#### INPUT MATERIAL

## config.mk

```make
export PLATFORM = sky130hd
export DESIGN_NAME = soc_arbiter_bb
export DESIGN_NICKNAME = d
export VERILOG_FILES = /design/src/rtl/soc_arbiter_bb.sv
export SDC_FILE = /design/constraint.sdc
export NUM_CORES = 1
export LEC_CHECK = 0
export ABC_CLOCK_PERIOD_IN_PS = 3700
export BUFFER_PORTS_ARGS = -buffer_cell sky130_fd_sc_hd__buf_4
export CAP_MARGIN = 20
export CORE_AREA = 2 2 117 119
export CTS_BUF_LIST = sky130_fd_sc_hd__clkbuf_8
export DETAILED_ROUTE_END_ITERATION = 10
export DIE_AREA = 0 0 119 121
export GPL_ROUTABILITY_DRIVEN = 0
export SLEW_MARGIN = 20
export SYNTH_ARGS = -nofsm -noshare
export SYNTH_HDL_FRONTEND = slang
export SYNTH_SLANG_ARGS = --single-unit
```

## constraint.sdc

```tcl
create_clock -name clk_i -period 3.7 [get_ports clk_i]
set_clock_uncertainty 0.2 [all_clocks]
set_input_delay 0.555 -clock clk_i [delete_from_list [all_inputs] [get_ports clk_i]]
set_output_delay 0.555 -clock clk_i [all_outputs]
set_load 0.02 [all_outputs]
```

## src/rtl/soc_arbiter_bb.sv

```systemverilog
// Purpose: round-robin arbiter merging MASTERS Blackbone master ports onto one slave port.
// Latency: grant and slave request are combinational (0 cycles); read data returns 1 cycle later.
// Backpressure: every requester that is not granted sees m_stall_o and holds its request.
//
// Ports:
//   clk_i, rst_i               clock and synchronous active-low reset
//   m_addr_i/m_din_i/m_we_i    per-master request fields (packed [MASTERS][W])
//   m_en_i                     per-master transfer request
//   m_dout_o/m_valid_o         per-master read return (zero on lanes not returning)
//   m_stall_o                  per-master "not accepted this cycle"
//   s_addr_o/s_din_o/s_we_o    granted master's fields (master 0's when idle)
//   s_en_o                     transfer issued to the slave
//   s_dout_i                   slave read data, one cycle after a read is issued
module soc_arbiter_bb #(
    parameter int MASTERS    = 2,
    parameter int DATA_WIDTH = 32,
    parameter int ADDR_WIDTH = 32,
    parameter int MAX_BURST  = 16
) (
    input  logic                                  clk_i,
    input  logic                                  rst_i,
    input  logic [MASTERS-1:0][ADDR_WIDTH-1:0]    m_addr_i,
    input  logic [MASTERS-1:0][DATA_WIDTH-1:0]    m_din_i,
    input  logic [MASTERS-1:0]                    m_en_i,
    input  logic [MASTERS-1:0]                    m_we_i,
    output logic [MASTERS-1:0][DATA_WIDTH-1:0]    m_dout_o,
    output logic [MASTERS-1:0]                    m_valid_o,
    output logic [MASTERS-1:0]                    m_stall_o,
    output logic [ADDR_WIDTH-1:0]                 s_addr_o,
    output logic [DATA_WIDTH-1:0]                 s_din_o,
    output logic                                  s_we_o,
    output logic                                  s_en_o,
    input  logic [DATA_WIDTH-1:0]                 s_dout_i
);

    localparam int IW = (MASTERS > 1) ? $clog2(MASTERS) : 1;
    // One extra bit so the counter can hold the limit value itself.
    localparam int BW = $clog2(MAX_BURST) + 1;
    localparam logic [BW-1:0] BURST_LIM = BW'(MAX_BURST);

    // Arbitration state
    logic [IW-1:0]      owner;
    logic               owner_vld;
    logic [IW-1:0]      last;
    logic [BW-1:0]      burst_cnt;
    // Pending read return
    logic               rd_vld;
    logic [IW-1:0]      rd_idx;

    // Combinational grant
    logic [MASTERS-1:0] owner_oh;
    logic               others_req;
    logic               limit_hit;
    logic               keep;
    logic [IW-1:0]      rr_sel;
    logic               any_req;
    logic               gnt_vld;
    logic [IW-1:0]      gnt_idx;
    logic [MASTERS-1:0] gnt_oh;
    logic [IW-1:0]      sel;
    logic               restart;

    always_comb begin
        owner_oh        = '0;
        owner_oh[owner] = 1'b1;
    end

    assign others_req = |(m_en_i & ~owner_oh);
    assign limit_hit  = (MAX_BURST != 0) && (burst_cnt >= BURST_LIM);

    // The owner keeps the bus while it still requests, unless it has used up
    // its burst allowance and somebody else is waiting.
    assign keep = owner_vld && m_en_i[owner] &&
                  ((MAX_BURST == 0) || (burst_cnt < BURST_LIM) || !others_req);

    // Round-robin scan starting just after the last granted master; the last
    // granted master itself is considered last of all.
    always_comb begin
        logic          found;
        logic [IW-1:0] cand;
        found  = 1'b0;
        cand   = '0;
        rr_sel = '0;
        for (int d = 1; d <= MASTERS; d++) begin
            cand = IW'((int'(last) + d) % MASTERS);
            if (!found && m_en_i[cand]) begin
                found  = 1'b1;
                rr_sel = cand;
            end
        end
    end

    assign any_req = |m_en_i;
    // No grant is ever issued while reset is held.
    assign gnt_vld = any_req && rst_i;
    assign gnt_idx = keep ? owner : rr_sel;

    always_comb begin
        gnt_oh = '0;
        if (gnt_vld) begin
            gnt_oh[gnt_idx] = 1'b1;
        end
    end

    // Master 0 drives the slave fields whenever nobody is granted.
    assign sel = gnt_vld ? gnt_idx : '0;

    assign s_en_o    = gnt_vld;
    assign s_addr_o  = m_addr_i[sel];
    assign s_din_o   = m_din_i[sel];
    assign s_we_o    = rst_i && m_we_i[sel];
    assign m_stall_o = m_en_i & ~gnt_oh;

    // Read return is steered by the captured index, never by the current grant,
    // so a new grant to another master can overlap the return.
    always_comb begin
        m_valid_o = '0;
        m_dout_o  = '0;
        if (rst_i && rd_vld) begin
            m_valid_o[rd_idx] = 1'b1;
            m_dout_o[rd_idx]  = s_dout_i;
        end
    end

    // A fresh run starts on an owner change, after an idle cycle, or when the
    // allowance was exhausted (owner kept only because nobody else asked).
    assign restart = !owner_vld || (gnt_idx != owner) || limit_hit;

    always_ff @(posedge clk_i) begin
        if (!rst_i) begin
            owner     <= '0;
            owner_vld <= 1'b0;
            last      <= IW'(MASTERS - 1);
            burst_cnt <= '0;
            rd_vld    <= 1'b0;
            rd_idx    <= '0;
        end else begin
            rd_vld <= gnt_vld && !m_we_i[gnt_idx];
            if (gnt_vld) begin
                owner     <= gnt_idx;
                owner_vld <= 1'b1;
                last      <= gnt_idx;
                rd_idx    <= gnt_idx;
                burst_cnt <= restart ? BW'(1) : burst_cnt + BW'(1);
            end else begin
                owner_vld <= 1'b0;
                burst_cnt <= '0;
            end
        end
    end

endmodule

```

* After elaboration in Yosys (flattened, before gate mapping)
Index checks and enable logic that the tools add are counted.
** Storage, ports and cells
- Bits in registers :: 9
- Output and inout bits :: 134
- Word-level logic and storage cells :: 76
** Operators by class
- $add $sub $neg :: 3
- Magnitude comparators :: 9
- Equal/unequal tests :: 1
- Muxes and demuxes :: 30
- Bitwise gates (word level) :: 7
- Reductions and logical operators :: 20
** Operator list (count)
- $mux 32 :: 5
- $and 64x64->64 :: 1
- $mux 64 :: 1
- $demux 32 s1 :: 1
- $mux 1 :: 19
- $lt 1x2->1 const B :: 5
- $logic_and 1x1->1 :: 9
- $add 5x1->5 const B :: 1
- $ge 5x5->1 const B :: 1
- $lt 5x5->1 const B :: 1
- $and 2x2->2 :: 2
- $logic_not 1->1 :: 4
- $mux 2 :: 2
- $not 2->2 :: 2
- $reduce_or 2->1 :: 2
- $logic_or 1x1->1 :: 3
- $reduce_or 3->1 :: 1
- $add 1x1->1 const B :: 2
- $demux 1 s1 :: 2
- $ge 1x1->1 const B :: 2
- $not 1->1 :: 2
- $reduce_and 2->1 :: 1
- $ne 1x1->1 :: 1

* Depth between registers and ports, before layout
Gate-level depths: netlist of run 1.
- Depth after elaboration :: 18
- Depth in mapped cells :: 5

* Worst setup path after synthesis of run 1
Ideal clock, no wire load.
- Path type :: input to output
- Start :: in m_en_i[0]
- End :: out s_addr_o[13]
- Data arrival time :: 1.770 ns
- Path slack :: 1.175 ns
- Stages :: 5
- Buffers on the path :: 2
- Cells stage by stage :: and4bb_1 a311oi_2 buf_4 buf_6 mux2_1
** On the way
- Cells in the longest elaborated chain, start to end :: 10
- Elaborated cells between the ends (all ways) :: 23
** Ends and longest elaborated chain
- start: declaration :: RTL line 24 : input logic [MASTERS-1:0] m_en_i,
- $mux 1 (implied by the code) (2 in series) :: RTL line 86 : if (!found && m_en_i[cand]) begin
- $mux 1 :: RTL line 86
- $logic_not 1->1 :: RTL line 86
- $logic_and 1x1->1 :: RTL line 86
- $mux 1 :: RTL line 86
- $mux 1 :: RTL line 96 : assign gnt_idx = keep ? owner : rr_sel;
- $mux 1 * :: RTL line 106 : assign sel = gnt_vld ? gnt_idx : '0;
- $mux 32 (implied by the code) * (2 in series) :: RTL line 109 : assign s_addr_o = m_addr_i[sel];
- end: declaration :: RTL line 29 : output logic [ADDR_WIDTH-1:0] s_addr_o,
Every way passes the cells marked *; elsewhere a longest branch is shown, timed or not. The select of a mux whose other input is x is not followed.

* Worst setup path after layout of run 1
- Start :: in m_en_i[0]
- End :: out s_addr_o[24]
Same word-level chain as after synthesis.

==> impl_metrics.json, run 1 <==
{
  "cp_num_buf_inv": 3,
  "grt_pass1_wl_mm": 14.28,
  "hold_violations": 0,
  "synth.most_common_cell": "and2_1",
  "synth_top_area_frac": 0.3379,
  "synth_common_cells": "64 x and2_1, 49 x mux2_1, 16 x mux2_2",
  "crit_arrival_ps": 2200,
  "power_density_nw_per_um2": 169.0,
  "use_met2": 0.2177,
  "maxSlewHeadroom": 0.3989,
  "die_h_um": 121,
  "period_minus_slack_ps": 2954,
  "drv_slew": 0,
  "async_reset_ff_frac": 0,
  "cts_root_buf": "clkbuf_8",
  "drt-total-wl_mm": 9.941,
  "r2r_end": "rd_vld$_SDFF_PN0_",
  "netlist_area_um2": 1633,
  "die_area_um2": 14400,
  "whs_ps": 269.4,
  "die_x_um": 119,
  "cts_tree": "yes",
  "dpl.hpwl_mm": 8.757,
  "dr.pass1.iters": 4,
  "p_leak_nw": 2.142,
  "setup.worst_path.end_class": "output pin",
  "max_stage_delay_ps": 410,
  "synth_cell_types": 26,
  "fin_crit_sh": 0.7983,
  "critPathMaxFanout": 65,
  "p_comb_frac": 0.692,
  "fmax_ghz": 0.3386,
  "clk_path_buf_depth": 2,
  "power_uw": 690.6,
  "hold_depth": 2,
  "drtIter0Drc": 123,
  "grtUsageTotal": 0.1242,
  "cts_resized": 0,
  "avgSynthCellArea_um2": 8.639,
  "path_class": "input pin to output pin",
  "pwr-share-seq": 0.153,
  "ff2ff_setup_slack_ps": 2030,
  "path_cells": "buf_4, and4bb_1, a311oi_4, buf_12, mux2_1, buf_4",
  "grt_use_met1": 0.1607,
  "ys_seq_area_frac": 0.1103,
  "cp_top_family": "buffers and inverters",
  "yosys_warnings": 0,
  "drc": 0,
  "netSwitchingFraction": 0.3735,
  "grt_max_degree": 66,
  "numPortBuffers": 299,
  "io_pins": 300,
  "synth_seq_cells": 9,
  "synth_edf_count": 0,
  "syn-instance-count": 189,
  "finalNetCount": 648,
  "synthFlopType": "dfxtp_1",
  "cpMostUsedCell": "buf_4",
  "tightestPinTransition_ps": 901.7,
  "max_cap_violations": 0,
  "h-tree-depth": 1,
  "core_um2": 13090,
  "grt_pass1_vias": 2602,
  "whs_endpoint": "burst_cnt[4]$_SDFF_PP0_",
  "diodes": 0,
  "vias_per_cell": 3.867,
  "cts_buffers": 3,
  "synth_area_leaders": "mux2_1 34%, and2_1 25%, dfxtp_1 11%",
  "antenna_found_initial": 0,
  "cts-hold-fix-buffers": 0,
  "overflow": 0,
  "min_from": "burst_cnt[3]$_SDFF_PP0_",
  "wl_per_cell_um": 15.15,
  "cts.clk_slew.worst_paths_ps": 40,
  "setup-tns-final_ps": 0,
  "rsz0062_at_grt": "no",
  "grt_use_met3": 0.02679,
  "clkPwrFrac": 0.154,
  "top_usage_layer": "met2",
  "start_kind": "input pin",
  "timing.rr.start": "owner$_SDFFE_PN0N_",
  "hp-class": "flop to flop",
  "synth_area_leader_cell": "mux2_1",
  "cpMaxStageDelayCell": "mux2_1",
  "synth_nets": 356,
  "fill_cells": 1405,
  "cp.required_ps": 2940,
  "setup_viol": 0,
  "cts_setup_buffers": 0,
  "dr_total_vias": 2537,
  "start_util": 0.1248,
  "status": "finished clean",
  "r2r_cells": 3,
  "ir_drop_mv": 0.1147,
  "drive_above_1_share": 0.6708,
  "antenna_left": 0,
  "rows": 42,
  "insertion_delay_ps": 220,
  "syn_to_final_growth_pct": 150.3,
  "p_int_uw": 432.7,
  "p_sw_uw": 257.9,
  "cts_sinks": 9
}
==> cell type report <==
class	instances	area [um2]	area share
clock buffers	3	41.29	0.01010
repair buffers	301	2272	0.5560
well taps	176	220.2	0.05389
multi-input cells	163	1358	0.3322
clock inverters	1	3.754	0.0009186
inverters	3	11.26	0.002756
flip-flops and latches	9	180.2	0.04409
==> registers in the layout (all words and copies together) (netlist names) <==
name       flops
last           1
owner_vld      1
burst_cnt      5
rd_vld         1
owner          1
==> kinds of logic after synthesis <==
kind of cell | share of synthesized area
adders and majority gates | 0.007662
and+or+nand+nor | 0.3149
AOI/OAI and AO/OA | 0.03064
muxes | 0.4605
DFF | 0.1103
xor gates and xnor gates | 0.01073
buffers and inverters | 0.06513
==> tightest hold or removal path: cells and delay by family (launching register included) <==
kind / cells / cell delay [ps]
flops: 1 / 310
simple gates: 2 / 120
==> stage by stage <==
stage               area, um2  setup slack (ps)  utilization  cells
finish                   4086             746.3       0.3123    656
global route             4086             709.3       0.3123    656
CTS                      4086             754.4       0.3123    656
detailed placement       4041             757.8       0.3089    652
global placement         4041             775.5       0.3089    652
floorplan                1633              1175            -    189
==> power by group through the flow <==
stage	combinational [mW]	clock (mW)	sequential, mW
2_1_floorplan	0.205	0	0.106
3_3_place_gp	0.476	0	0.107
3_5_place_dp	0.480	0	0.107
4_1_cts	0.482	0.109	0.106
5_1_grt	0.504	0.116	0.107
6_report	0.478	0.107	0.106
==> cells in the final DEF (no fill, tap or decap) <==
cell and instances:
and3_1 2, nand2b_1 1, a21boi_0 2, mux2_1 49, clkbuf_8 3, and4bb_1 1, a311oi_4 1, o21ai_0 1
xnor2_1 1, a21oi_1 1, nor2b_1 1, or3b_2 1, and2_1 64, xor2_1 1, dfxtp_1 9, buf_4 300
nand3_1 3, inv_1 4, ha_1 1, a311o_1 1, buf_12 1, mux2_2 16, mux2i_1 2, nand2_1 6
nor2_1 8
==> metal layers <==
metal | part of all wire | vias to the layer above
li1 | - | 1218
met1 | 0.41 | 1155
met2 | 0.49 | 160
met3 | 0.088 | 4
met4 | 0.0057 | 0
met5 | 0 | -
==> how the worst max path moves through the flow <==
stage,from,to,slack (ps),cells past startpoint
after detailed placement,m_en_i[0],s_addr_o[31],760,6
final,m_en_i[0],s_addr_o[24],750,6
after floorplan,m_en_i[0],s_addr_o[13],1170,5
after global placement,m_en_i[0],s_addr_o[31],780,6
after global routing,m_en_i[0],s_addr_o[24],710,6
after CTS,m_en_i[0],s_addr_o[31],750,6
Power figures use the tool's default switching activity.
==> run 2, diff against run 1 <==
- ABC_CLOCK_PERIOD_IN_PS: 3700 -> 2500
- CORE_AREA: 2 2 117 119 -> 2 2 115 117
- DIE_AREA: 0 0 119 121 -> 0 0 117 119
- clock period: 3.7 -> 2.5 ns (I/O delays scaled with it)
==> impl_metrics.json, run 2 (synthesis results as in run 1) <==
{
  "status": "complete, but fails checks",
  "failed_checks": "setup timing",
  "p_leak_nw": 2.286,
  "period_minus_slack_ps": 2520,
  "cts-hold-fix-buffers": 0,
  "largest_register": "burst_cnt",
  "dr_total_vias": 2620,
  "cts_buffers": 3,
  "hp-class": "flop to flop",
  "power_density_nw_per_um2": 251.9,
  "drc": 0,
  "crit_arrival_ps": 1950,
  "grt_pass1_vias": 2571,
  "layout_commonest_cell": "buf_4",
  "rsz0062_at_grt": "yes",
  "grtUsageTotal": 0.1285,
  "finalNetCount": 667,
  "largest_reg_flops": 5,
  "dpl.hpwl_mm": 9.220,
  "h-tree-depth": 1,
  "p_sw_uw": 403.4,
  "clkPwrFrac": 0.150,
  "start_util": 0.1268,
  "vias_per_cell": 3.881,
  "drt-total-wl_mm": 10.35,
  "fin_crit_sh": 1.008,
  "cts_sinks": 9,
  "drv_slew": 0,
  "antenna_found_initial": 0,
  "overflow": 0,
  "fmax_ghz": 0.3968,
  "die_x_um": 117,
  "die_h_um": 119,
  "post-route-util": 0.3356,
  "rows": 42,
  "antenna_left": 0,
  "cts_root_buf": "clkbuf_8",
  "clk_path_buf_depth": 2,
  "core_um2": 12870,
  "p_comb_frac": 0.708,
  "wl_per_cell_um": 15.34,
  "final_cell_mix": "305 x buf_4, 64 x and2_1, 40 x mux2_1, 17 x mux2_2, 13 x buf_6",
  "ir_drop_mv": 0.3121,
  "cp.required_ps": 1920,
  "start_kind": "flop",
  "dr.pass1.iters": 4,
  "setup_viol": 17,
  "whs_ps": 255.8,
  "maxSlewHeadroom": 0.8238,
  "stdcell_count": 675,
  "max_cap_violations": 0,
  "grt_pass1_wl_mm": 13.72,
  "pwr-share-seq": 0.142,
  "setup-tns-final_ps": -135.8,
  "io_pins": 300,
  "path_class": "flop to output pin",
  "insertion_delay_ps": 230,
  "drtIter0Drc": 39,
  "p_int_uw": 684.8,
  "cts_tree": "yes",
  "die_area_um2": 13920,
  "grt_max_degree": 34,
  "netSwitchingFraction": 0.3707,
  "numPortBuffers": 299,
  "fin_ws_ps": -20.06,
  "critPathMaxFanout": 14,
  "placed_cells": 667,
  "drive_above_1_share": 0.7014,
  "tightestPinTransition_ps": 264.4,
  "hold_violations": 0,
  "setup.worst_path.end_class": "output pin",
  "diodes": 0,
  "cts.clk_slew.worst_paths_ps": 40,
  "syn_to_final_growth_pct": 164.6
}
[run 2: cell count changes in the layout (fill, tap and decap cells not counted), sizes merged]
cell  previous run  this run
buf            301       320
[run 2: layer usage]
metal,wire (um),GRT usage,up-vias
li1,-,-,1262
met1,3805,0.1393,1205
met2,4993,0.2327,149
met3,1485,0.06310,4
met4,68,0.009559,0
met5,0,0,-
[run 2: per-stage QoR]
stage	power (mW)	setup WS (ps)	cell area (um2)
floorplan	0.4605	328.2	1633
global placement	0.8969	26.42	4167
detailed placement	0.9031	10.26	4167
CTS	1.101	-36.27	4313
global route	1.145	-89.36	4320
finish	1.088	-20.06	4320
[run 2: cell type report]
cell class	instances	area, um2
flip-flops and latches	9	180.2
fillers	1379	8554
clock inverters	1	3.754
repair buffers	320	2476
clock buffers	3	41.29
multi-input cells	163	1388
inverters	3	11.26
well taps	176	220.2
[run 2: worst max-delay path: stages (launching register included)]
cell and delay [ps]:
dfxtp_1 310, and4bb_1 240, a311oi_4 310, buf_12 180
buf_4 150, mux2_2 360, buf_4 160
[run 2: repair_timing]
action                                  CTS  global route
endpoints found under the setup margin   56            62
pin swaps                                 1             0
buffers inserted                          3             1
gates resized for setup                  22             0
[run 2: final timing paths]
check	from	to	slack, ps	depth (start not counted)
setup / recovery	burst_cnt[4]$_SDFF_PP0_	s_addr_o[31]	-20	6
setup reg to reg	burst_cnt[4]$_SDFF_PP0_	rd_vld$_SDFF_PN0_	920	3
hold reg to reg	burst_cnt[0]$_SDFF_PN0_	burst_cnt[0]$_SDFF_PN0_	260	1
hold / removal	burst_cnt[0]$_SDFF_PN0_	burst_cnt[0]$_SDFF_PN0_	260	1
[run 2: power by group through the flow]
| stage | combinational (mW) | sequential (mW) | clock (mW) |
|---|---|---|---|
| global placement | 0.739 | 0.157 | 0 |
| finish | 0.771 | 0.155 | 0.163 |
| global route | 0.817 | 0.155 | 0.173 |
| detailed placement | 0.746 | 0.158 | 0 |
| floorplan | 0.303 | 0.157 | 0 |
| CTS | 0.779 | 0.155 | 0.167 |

########

All lines holding the word "longest" must be found in the listing and copied.

- Cells in the longest elaborated chain, start to end :: 10
** Ends and longest elaborated chain
Every way passes the cells marked *; elsewhere a longest branch is shown, timed or not. The select of a mux whose other input is x is not followed.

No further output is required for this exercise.